YOUR TASK: Output only the stretch of the listing that starts at the line containing "worst min register" and ends at the line containing "0.165 | 1.08 |", reproduced exactly with both ends.

EXTRACTED ENTRIES:
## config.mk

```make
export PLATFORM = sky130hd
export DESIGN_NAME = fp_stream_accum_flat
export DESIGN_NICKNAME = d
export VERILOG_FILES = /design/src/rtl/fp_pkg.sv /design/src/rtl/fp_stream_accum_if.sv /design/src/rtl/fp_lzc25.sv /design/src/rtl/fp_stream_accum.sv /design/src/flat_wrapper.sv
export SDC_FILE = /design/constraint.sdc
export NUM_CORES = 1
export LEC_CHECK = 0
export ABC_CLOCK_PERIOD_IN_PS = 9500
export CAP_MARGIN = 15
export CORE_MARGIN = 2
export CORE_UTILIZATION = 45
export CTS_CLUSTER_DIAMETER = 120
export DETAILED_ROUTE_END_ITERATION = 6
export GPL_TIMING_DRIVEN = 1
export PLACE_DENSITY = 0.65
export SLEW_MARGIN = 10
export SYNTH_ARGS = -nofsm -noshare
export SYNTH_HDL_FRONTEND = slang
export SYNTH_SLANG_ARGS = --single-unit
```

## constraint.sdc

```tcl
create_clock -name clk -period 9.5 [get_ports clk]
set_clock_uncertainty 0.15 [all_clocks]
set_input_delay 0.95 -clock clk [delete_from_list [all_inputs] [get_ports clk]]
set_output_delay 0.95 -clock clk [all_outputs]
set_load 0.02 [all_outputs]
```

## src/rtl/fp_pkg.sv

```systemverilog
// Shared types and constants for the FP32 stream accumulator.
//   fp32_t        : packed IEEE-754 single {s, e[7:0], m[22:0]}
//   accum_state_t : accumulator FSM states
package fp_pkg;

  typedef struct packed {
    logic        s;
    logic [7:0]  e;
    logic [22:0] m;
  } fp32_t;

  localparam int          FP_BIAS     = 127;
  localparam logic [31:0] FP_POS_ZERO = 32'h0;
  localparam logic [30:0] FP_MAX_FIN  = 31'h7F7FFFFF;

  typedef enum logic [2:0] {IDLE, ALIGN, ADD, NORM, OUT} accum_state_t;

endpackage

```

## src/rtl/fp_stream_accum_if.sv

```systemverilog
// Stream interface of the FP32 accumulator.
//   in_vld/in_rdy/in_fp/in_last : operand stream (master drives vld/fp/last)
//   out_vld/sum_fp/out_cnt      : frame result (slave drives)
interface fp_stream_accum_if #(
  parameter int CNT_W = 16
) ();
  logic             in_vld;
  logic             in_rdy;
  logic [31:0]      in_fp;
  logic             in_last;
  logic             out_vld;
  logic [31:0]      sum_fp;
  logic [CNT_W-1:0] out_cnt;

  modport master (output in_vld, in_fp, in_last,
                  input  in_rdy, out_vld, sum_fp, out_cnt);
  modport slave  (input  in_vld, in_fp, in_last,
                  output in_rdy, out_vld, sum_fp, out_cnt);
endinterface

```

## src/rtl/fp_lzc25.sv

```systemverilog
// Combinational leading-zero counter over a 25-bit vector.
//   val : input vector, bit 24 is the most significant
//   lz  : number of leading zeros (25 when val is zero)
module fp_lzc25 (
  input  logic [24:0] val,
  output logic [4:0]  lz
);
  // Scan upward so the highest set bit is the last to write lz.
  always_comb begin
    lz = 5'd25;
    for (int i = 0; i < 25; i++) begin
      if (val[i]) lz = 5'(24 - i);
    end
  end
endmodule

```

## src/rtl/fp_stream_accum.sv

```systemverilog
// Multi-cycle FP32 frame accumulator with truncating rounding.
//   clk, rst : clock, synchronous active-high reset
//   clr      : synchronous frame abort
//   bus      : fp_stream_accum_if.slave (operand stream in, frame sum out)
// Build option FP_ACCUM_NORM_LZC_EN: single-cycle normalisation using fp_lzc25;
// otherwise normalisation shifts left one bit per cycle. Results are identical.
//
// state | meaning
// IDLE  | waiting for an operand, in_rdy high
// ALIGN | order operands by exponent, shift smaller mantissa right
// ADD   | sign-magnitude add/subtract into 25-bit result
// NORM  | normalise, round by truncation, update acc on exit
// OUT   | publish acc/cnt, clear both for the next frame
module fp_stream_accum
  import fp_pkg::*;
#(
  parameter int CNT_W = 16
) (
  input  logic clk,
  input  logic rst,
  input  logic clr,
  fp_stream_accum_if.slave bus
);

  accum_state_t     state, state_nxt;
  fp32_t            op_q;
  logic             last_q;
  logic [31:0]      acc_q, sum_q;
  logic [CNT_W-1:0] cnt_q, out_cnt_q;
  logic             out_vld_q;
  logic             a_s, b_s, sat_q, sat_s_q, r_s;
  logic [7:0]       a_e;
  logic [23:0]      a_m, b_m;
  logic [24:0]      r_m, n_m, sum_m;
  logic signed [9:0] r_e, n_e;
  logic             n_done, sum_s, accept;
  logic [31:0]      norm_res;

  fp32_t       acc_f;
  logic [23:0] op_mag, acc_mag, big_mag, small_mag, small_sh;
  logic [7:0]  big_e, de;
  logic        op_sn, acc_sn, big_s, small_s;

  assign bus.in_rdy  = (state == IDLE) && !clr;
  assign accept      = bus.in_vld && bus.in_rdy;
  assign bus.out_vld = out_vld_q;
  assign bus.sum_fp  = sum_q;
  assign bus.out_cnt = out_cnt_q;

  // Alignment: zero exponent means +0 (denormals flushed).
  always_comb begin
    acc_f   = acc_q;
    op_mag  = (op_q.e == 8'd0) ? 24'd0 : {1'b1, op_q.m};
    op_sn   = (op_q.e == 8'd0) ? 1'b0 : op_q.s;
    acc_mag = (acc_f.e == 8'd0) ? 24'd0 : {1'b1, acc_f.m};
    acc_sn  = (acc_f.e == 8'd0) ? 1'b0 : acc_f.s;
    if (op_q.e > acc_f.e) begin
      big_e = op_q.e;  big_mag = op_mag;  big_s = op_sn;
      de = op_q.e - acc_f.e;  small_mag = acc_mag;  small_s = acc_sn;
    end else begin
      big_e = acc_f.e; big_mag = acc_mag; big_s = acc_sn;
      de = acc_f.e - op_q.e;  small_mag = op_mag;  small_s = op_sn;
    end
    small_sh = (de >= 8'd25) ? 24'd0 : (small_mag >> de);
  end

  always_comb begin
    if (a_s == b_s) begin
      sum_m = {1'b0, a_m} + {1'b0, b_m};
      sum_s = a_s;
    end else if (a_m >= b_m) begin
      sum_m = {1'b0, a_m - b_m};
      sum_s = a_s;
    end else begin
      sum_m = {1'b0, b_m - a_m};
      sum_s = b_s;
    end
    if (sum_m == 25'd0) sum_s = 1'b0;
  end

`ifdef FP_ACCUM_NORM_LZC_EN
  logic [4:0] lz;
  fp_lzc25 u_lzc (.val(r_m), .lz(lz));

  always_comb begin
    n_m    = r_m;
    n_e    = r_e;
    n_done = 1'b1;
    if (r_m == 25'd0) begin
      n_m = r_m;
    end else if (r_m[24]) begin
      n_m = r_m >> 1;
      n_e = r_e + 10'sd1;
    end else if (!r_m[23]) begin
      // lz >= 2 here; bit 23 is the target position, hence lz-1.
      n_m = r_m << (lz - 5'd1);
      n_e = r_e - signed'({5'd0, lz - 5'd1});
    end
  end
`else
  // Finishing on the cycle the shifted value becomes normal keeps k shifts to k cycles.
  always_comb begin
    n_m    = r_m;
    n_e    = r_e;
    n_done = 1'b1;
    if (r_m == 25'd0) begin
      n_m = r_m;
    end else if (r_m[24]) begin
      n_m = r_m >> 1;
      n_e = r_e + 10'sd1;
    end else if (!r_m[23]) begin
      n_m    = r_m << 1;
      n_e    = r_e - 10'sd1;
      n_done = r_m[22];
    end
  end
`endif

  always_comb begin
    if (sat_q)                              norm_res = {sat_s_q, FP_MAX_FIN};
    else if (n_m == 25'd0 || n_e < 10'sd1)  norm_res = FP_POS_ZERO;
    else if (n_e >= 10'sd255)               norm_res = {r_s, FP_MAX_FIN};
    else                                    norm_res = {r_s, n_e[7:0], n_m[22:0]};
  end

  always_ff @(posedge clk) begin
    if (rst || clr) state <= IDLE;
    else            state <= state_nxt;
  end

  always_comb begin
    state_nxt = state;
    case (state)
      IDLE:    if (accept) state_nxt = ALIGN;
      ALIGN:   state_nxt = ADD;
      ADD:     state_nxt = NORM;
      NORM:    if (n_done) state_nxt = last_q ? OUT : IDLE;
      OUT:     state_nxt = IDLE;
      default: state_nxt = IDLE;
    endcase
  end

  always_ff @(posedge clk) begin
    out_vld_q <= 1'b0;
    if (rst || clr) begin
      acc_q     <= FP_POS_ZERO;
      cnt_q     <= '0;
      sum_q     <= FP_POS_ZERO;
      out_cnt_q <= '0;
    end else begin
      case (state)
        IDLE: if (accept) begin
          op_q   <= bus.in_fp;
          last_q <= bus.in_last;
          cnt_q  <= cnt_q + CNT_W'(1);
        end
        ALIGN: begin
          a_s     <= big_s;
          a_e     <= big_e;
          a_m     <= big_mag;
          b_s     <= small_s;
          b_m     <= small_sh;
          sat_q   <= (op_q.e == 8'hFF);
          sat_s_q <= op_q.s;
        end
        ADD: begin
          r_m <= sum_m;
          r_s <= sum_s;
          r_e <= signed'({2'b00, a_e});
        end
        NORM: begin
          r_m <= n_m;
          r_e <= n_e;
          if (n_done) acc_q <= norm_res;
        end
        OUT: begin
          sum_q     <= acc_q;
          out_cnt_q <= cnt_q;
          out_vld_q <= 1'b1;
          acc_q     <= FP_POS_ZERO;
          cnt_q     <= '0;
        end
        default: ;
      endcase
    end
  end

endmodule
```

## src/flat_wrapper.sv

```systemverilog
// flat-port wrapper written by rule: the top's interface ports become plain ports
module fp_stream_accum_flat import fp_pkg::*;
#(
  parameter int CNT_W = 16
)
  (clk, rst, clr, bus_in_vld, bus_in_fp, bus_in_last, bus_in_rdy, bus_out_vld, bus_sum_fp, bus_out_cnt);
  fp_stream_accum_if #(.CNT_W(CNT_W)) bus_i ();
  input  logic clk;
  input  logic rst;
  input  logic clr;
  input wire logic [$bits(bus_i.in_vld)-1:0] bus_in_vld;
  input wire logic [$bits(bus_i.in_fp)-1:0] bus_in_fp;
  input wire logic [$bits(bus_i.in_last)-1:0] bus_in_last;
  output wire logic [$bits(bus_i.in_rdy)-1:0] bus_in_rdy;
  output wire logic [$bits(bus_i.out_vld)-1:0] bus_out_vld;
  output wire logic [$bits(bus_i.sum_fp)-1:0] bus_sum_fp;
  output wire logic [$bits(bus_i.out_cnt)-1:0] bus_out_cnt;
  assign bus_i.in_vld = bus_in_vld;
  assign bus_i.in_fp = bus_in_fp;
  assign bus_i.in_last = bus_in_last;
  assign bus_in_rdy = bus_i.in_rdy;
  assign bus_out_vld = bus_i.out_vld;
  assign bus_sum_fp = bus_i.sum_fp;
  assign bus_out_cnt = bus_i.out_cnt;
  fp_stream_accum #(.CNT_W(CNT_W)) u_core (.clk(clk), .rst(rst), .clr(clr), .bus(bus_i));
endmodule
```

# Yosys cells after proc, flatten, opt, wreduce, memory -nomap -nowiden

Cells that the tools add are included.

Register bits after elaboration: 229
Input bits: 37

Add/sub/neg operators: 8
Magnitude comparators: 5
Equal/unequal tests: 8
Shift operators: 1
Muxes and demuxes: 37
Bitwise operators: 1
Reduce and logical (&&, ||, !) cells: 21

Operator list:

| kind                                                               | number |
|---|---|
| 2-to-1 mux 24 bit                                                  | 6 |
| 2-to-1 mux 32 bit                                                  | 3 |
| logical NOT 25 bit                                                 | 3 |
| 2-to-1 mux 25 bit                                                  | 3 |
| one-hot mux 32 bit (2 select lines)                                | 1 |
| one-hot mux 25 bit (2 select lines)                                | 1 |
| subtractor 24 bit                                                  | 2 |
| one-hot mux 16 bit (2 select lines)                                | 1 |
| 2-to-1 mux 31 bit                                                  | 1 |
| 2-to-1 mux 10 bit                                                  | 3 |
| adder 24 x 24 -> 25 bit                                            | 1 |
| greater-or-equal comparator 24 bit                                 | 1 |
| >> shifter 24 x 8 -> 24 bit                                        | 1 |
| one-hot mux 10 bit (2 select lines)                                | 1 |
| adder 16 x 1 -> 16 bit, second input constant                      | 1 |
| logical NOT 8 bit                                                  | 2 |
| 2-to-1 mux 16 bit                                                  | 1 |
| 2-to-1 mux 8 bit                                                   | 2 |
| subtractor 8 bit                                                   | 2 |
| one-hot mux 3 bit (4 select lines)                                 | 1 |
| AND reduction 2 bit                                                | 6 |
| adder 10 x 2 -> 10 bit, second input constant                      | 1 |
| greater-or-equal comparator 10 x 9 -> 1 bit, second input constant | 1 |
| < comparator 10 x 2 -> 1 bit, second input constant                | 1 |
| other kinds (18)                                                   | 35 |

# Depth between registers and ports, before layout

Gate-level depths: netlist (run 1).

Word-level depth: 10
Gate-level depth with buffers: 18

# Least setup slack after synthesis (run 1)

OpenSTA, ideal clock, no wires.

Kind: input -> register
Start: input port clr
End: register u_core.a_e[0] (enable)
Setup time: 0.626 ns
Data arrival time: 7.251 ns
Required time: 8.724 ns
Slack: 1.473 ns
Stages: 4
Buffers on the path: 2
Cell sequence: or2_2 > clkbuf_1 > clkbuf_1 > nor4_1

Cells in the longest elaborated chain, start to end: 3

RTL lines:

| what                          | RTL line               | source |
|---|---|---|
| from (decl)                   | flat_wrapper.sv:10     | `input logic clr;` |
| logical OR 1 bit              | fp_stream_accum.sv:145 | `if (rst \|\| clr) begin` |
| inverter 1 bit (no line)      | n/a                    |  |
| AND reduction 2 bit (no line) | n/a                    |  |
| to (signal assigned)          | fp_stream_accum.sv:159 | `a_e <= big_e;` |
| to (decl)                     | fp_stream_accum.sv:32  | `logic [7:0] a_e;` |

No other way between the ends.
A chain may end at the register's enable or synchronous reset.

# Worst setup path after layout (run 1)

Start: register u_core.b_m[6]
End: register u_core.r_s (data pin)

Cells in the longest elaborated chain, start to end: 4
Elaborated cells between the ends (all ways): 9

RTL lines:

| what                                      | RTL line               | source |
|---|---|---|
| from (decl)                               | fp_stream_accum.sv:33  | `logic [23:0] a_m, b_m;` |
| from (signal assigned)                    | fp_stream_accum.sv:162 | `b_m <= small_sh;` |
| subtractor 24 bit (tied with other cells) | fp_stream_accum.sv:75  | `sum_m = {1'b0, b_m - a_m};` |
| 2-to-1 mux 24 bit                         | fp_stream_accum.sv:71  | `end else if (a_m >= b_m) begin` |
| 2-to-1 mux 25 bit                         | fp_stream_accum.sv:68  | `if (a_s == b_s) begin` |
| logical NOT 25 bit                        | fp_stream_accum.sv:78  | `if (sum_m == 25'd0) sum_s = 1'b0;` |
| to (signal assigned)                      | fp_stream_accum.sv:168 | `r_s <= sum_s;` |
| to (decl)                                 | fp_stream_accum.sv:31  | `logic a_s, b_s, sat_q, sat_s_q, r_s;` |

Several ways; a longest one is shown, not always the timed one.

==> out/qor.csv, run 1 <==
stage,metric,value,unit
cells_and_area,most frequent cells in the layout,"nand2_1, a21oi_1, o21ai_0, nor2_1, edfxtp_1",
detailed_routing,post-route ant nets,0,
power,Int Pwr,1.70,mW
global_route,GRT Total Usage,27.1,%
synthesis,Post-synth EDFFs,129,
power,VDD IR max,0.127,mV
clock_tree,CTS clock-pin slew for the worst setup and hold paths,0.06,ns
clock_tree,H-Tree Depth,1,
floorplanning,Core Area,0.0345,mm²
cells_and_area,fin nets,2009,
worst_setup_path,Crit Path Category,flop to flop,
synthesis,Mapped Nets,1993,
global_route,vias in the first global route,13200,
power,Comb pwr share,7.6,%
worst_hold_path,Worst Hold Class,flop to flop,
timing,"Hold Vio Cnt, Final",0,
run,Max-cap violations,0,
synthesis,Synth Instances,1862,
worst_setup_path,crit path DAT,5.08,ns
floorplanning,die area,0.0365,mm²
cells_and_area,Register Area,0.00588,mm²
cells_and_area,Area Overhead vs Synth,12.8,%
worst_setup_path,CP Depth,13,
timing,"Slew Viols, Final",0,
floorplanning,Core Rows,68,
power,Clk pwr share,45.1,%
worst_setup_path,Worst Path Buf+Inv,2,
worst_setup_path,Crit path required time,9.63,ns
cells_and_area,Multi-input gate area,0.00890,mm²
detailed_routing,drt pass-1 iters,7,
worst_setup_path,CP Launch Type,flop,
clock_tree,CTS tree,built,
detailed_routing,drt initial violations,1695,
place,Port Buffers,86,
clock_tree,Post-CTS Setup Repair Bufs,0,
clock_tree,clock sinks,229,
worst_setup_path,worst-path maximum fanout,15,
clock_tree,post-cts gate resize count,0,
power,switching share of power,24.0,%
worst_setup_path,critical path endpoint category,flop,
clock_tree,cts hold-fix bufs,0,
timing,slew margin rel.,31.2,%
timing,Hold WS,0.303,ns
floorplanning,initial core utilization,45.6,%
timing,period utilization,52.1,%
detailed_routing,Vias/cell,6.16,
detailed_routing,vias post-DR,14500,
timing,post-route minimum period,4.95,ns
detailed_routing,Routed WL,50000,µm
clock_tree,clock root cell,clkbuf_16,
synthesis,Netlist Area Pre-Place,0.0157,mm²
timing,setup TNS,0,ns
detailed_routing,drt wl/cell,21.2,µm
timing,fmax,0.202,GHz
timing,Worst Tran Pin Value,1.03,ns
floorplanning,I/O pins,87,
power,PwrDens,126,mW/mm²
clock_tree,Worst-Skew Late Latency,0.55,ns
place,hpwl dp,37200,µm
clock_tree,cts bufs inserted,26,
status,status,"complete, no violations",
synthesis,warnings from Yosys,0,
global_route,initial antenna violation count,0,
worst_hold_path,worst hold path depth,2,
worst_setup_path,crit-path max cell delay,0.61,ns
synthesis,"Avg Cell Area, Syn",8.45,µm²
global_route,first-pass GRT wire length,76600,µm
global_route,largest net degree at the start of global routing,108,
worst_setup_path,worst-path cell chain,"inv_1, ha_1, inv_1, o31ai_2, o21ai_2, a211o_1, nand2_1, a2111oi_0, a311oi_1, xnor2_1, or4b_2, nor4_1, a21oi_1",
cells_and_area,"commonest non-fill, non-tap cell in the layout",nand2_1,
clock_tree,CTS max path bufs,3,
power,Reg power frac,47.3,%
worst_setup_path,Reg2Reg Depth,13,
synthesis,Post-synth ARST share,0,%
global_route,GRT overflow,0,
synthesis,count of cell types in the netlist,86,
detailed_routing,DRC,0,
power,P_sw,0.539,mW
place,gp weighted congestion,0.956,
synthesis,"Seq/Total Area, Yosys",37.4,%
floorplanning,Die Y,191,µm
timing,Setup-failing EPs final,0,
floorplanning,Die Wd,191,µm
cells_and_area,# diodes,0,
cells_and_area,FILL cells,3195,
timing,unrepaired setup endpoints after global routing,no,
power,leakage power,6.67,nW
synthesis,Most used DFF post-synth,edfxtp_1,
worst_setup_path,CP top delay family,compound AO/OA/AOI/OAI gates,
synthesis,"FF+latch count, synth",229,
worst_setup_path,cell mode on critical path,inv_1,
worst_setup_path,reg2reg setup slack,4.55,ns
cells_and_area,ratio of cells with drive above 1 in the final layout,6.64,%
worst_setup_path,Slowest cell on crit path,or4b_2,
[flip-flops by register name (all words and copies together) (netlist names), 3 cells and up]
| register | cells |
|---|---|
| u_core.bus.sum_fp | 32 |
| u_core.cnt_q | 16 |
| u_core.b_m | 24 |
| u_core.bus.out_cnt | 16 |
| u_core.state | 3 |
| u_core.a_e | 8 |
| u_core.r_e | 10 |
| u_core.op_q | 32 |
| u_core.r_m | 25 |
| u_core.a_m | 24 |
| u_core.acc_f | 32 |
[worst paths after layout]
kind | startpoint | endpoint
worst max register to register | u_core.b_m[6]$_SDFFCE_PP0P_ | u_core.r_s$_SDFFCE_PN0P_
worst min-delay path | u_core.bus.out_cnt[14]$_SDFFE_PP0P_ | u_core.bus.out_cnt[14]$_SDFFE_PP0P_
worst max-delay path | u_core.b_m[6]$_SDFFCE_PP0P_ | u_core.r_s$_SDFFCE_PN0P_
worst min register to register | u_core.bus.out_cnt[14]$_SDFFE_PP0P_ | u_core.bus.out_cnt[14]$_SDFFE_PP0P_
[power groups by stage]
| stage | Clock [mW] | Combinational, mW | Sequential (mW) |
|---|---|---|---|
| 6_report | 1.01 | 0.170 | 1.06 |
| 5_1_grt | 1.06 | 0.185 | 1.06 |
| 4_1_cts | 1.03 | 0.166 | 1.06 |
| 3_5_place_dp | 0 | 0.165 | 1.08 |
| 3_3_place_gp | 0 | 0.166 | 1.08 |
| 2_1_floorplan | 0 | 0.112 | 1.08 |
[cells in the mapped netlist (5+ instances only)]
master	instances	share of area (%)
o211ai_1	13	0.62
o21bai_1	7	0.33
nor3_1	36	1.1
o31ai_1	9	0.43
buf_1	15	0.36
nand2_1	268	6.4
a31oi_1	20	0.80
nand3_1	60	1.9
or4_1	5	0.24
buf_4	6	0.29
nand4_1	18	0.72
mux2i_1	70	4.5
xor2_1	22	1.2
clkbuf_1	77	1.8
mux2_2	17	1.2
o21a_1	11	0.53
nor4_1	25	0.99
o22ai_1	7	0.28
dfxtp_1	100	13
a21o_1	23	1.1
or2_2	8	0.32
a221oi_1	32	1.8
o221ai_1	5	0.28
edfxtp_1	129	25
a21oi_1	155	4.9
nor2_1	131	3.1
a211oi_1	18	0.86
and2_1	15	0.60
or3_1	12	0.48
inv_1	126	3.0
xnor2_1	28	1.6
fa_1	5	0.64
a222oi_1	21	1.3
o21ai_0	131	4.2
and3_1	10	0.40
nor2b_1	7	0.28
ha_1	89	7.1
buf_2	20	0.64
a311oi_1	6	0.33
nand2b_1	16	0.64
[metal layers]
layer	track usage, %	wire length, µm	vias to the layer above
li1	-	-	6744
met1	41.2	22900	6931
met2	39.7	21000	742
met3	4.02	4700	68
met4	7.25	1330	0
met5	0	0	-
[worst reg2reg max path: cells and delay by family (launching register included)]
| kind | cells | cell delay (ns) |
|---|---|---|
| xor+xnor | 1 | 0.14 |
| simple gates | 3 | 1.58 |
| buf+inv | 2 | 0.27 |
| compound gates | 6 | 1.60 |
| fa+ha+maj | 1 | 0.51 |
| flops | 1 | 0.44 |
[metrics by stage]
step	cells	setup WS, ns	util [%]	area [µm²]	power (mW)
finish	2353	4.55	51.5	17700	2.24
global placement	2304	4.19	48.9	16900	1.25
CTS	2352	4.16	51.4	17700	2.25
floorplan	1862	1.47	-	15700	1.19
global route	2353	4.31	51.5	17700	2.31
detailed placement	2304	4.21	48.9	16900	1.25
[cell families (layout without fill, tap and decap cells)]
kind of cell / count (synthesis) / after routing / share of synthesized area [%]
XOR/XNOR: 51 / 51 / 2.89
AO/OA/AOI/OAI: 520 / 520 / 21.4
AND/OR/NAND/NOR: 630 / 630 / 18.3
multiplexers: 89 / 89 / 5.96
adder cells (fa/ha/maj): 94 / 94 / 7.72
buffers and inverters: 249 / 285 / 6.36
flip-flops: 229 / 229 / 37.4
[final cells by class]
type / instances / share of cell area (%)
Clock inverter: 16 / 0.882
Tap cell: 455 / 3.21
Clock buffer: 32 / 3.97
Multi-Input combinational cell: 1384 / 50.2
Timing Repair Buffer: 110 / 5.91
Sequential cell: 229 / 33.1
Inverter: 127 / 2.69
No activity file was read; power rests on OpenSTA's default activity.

ANSWER SPACE:
worst min register to register | u_core.bus.out_cnt[14]$_SDFFE_PP0P_ | u_core.bus.out_cnt[14]$_SDFFE_PP0P_
[power groups by stage]
| stage | Clock [mW] | Combinational, mW | Sequential (mW) |
|---|---|---|---|
| 6_report | 1.01 | 0.170 | 1.06 |
| 5_1_grt | 1.06 | 0.185 | 1.06 |
| 4_1_cts | 1.03 | 0.166 | 1.06 |
| 3_5_place_dp | 0 | 0.165 | 1.08 |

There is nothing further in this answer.